You may even want to take your color scheme a step further and decide if you want a pattern such as Buffalo Plaid or red and white polka dots to theme your Christmas decor around.  When you home has a touch of pattern consistently present throughout the decor, there’s a sense of cohesion in the decor.  Just remember not to go overboard on the patterns by having every decoration have it or they loose their charming effect.

Select your central staging area

Homes with large, formal living rooms lend themselves well to more formally decorated mantles and trees. Smaller homes would do better with the more cozy feel with less formality.

Use your central area to establish the focal point of your decorations.  The have everything else in the home compliment this focal point.

You can also choose to decorate each room in a different theme.  This is a great way to go when you happen to like various holiday patterns or themes.  Maybe your kitchen can be a “country Christmas” and your living room can become a Scandinavian wonderland.

Decorate the mantle

Hanging stockings on mantles is the norm, but so is draping evergreen. If you have several mantles in your home, save the high, formal living room for arrangements enmasse like colored coordinated silk flowers and clusters of candles. For the den mantle, set up your Santa’s sleigh, or less formal ideas.

Adorn your stairs

If you have a prominent staircase, it can be quite fun to dress up for the holiday season.  Artificial evergreen dipping down the rail can be wound with lights, accented with bows or silk flowers. Big, full-blown silk roses are just as effective as poinsettias.

Have a large Santa standing at the bottom post, or an angel dangling off a landing.

Consider the size of your tree

If you have a fifteen foot tree in a formal living room, then having it full of homemade kindergarten ornaments may look disorganized. Hang complimentary colored bulb ornaments evenly around the tree to give it a more organized and thoughtful look.  A tree hung full of clear-glass ornaments with a touch of color for zing can make also make a dazzling impact.

For the medium to small tree, lots of color makes an atmosphere as cozy as a patch-work quilt. If your taste is more toward all white lights and glass, be sure to spice it up with colorful fabric ribbons and a few big red bows.

Be bold throughout the house

Having other, small decorated trees, wreaths, or mantle arrangements in the den, hallways, or kitchen brings the spirit everywhere.

A small, pink-flocked tree for a little girl’s room, decorated with your mismatched, dangly jewelry will enchant her.  A sports-minded boy’s room would do well with a tree full of miniature, wooden sports equipment.
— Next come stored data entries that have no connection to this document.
**src/rtl/sda_pkg.sv**
```systemverilog
// Shared definitions for the serial-to-parallel receiver and its upstream serialiser.
package sda_pkg;

  localparam int unsigned DW_DEF   = 4;
  localparam logic        IDLE_LVL = 1'b1;

  typedef enum logic [1:0] {
    IDLE      = 2'd0,
    DATA      = 2'd1,
    WAIT_STOP = 2'd2
  } state_e;

endpackage : sda_pkg

```
**src/rtl/sda_cond_det.sv**
```systemverilog
// Bus condition decoder: keeps the previous scl/sda samples and flags start, stop
// and scl rising edges, all relative to the system clock.
module sda_cond_det
  import sda_pkg::*;
(
  input  logic clk,
  input  logic rst_n,
  input  logic scl_i,
  input  logic sda_i,
  output logic start_c,
  output logic stop_c,
  output logic rise_c
);

  logic scl_q;
  logic sda_q;

  // Previous samples; reset to the idle bus level so release cannot fake a condition.
  always_ff @(posedge clk or negedge rst_n) begin
    if (!rst_n) begin
      scl_q <= IDLE_LVL;
      sda_q <= IDLE_LVL;
    end else begin
      scl_q <= scl_i;
      sda_q <= sda_i;
    end
  end

  // Decode sda transitions while scl is held high, and scl low-to-high edges.
  always_comb begin
    start_c = scl_q & scl_i & sda_q & ~sda_i;
    stop_c  = scl_q & scl_i & ~sda_q & sda_i;
    rise_c  = ~scl_q & scl_i;
  end

endmodule : sda_cond_det

```
**src/rtl/sda_to_par.sv**
```systemverilog
// Serial-to-parallel frame receiver with one-hot decode of the received value.
// Optional feature: define SDA_RX_ERR_CNT_EN to add the saturating err_cnt port.
module sda_to_par
  import sda_pkg::*;
#(
  parameter int unsigned DW = DW_DEF
) (
  input  logic               sclk,
  input  logic               rst,
  input  logic               scl,
  input  logic               sda,
  output logic [DW-1:0]      data_q,
  output logic [2**DW-1:0]   out_hot,
  output logic               frame_valid,
  output logic               frame_err
`ifdef SDA_RX_ERR_CNT_EN
  ,
  output logic [7:0]         err_cnt
`endif
);

  localparam int unsigned HW  = 2**DW;
  localparam int unsigned BCW = $clog2(DW) + 1;

  logic           start_c;
  logic           stop_c;
  logic           rise_c;

  state_e         state_q, state_d;
  logic [BCW-1:0] bcnt_q, bcnt_d;
  logic [DW-1:0]  shreg_q, shreg_d;
  logic [DW-1:0]  data_d;
  logic [HW-1:0]  hot_d;
  logic           valid_d;
  logic           err_d;

  sda_cond_det u_cond (
    .clk     (sclk),
    .rst_n   (rst),
    .scl_i   (scl),
    .sda_i   (sda),
    .start_c (start_c),
    .stop_c  (stop_c),
    .rise_c  (rise_c)
  );

  // Frame FSM state, bit counter, shift register and registered outputs.
  always_ff @(posedge sclk or negedge rst) begin
    if (!rst) begin
      state_q     <= IDLE;
      bcnt_q      <= '0;
      shreg_q     <= '0;
      data_q      <= '0;
      out_hot     <= '0;
      frame_valid <= 1'b0;
      frame_err   <= 1'b0;
    end else begin
      state_q     <= state_d;
      bcnt_q      <= bcnt_d;
      shreg_q     <= shreg_d;
      data_q      <= data_d;
      out_hot     <= hot_d;
      frame_valid <= valid_d;
      frame_err   <= err_d;
    end
  end

  // Next-state logic; start outranks stop and rise, and rise is ignored once all bits are in.
  always_comb begin
    state_d = state_q;
    bcnt_d  = bcnt_q;
    shreg_d = shreg_q;
    data_d  = data_q;
    hot_d   = out_hot;
    valid_d = 1'b0;
    err_d   = 1'b0;
    case (state_q)
      IDLE: begin
        if (start_c) begin
          state_d = DATA;
          bcnt_d  = '0;
          shreg_d = '0;
        end
      end
      DATA: begin
        if (start_c) begin
          bcnt_d  = '0;
          shreg_d = '0;
          err_d   = 1'b1;
        end else if (stop_c) begin
          state_d = IDLE;
          err_d   = 1'b1;
        end else if (rise_c) begin
          shreg_d = DW'({shreg_q, sda});
          bcnt_d  = bcnt_q + BCW'(1);
          if (bcnt_d == BCW'(DW)) begin
            state_d = WAIT_STOP;
          end
        end
      end
      WAIT_STOP: begin
        if (start_c) begin
          state_d = DATA;
          bcnt_d  = '0;
          shreg_d = '0;
          err_d   = 1'b1;
        end else if (stop_c) begin
          state_d = IDLE;
          data_d  = shreg_q;
          hot_d   = HW'(1) << shreg_q;
          valid_d = 1'b1;
        end
      end
      default: begin
        state_d = IDLE;
      end
    endcase
  end

`ifdef SDA_RX_ERR_CNT_EN
  // Aborted-frame counter, saturating at its maximum.
  always_ff @(posedge sclk or negedge rst) begin
    if (!rst) begin
      err_cnt <= '0;
    end else if (err_d && (err_cnt != 8'hFF)) begin
      err_cnt <= err_cnt + 8'd1;
    end
  end
`endif

endmodule : sda_to_par

```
Be creative with what you have

You don’t have to shell out a fortune to make an unusual theme. Pull out Teddy bears and other toys, set up a draped table in a window and make a scene from Santa’s workshop, illuminated with blue lights to add some mystery on a winter’s night.

Illuminate the outdoors

You may be the family on the block with the house everybody slows down to drive by, or you may have one bush lit up.  Whatever you choose, the twinkle of outdoor lights can add a fun, festive touch for guests before they enter your home.

If you want the more toned down version, have one small tree in your yard as a miniature Christmas tree. No evergreen? Sometimes a bare-branched dogwood is even more effective, especially if you have lights draping down like icicles or in an umbrella-type canopy on the lower branches.

Want to skip the lights or don’t have an easy way to plug them in outside?  You could use an array of solar lighted decor or simply use bows, ribbon, wreaths, mats or other outdoor decor with holiday themes and patterns to liven up your front porch.

Remember, whatever you do, you can make less more. And remember, too, that the whole point of decorating is to have fun doing it!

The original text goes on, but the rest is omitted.